> [THE PROBLEM] Would you please copy each line below that includes the string "IDLE"?

> [DATA IN THIS EXERCISE]
◆ ◆ ◆ ◆ ◆
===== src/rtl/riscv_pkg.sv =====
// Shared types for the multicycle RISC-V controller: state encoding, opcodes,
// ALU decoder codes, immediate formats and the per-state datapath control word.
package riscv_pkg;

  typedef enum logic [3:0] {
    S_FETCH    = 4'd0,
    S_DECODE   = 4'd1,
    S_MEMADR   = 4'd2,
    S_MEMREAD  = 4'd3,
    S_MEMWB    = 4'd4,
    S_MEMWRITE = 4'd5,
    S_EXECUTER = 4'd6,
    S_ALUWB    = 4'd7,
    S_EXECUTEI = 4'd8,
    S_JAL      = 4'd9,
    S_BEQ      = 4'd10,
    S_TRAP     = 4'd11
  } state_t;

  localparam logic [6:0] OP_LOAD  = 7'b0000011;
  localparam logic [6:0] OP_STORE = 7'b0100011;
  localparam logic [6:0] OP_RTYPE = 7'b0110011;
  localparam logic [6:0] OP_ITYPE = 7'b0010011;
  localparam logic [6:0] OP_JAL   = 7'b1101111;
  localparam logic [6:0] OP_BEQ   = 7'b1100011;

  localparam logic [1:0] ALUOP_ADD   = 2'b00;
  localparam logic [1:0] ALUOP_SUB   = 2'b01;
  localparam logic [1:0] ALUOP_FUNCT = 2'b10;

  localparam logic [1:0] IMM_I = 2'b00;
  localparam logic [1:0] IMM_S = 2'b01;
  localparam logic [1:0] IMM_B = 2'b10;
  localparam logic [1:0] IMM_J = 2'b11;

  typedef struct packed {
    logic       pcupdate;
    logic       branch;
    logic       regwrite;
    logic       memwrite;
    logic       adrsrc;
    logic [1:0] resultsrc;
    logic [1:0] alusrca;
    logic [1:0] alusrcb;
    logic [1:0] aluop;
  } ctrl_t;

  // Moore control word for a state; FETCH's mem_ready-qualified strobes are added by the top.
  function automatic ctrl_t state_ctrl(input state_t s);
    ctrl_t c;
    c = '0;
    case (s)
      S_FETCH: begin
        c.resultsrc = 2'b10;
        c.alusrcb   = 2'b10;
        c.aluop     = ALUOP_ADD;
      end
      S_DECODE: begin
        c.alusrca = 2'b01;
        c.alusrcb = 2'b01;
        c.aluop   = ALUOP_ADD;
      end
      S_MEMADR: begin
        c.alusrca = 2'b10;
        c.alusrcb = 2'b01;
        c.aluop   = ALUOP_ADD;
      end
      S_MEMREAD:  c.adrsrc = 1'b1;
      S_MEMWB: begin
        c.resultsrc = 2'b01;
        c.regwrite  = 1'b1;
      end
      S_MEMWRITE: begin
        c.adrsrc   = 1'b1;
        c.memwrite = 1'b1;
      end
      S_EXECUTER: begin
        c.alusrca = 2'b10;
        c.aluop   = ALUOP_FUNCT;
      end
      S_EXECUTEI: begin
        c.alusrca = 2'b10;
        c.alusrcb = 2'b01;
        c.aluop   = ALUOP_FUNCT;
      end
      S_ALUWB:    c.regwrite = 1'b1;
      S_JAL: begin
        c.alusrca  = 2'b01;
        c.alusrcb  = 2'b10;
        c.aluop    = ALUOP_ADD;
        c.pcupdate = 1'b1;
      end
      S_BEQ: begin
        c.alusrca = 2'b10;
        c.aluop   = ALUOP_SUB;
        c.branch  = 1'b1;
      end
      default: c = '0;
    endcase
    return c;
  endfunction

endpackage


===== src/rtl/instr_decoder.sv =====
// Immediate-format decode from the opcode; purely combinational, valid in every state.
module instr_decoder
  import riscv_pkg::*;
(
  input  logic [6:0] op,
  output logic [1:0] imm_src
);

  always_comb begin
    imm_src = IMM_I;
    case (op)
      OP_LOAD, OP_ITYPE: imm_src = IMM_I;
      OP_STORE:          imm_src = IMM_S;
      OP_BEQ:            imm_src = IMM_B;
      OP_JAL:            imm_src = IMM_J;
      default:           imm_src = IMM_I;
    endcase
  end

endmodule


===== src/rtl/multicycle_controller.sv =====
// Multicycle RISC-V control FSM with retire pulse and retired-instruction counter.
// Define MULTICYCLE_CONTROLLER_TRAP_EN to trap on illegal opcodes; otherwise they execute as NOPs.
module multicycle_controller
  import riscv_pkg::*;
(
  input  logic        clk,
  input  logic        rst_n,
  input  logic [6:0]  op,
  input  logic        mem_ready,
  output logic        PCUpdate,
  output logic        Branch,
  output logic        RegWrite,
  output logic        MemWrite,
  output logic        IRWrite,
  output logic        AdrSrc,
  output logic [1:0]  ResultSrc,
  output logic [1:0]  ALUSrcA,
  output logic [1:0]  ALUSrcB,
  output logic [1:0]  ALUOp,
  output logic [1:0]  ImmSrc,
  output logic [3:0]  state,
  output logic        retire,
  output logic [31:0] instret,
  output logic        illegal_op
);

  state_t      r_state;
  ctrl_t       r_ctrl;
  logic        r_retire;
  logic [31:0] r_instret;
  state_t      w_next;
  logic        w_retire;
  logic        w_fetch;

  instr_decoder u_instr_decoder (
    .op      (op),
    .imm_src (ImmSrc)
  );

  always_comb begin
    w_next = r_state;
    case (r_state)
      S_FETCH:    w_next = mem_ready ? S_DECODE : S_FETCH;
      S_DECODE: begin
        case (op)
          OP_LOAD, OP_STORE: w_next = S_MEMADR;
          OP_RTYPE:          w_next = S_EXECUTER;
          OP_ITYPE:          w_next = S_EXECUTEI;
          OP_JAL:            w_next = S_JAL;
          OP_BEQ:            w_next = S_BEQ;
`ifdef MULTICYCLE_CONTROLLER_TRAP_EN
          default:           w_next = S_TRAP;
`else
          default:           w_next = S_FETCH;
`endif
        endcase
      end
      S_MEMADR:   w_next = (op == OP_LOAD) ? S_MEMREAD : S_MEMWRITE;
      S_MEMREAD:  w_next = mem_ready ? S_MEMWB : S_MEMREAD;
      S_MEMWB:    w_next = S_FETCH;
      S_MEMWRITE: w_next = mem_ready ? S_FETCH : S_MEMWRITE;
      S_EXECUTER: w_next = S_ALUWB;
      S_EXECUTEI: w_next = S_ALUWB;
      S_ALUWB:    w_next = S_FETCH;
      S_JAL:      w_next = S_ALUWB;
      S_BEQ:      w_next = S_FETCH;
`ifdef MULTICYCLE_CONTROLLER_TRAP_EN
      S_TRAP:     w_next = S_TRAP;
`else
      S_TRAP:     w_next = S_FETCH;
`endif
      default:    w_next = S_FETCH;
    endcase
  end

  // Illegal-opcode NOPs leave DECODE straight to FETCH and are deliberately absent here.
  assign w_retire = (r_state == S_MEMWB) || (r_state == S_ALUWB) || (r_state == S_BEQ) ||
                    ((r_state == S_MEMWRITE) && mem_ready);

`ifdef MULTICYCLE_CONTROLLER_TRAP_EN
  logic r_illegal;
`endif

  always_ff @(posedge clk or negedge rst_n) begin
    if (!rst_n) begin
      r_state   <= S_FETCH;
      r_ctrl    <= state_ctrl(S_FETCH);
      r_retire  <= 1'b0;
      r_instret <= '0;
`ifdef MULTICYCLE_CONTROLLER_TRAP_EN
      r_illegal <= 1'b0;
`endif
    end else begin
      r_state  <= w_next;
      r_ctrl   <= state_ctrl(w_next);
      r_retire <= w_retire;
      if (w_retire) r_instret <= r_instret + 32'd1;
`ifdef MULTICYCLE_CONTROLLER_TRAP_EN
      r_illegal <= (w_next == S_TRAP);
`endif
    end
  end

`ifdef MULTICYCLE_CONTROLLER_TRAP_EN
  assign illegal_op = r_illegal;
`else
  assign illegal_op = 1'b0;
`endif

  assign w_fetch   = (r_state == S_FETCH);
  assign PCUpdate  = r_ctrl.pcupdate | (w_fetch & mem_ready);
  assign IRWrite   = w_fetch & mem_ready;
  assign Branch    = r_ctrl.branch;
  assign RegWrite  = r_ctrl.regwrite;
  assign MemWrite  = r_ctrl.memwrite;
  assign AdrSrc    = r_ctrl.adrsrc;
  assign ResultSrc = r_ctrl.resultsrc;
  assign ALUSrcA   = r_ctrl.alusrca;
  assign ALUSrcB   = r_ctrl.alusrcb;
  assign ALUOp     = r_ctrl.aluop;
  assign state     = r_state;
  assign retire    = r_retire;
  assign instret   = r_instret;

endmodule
◆ ◆ ◆ ◆ ◆
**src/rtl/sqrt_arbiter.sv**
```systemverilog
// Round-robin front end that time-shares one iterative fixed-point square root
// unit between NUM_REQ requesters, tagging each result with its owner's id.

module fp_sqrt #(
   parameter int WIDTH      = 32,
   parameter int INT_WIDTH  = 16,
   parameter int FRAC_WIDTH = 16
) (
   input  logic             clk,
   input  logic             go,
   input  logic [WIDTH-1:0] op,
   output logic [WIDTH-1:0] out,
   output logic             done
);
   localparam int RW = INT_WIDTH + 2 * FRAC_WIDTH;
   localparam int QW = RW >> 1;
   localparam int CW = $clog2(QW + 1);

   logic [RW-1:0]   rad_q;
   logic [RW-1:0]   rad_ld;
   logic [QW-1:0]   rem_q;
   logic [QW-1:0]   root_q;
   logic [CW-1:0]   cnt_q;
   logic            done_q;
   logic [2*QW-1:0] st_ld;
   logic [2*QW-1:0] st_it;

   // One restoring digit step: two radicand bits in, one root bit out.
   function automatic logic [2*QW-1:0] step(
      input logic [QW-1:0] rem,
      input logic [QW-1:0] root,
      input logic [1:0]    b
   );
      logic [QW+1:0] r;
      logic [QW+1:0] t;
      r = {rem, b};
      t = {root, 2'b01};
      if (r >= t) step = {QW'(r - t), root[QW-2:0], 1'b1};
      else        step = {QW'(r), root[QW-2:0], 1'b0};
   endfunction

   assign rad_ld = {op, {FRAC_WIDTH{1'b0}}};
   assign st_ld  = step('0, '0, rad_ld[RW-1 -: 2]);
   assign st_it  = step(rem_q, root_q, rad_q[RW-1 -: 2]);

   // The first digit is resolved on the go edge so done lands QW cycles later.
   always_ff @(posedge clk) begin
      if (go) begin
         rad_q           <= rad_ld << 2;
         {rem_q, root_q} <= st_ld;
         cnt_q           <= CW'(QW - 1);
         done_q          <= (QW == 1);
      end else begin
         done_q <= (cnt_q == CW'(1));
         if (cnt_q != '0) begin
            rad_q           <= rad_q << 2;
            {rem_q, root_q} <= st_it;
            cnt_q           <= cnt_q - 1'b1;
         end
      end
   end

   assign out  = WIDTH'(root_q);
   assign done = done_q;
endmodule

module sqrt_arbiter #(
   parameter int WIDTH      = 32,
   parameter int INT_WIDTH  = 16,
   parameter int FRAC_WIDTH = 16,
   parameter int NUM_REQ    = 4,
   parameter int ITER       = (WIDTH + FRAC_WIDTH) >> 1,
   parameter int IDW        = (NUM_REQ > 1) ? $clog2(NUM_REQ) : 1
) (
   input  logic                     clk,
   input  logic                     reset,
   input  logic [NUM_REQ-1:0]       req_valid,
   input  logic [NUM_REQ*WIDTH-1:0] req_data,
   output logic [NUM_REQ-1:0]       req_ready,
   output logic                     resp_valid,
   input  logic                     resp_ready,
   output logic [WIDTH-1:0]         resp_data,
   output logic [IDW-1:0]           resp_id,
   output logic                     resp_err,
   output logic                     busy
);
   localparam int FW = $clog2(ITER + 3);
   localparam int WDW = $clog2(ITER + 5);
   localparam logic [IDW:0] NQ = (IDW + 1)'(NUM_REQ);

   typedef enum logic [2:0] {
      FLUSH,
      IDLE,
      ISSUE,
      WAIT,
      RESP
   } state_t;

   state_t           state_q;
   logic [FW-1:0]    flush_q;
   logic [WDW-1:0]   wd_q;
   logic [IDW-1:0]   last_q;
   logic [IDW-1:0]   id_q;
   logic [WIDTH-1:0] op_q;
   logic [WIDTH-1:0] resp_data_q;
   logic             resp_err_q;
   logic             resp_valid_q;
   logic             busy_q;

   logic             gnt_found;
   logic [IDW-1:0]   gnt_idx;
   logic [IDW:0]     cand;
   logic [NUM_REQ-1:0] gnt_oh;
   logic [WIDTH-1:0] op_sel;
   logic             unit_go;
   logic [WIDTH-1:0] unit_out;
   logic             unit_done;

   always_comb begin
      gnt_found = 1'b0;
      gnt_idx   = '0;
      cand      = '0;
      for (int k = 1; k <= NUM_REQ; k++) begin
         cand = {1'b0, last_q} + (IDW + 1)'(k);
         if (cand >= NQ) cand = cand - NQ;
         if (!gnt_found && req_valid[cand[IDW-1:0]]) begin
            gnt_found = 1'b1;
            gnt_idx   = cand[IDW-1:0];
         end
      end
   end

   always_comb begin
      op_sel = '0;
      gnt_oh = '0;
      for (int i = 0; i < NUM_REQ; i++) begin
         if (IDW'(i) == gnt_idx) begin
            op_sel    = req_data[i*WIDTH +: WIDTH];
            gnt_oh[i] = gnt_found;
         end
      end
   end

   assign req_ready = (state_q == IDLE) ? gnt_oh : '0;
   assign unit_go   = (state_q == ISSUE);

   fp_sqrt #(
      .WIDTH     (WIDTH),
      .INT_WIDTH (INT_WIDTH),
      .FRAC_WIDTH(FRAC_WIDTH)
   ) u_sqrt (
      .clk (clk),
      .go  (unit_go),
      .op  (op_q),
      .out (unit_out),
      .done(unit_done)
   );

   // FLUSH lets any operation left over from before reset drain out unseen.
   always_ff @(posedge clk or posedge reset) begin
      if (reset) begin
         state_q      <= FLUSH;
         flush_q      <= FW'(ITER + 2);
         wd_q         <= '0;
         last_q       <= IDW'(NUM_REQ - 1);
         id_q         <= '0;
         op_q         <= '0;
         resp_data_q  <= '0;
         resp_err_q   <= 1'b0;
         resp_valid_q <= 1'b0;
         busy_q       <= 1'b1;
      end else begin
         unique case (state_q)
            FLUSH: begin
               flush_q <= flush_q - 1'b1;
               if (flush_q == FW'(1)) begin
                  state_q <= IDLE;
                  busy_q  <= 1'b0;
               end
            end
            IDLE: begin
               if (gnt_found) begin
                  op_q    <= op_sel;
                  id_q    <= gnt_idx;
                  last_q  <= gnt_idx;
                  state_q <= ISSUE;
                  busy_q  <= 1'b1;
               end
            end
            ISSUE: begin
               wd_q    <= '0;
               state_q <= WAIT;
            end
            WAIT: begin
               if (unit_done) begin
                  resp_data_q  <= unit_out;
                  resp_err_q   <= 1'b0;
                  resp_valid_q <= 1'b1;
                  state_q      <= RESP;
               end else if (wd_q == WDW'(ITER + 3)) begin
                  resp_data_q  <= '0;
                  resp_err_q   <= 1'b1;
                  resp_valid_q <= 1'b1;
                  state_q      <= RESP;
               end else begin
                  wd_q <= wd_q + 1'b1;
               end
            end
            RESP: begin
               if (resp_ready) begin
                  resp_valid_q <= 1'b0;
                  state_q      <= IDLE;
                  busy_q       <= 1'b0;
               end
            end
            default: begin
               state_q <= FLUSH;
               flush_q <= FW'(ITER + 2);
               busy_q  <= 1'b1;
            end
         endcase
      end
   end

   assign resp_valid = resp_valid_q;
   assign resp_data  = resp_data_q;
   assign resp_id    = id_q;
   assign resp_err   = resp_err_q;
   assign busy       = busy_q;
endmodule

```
◆ ◆ ◆ ◆ ◆
> [RESULT OF THIS TASK]
      IDLE,
   assign req_ready = (state_q == IDLE) ? gnt_oh : '0;
                  state_q <= IDLE;
            IDLE: begin
                  state_q      <= IDLE;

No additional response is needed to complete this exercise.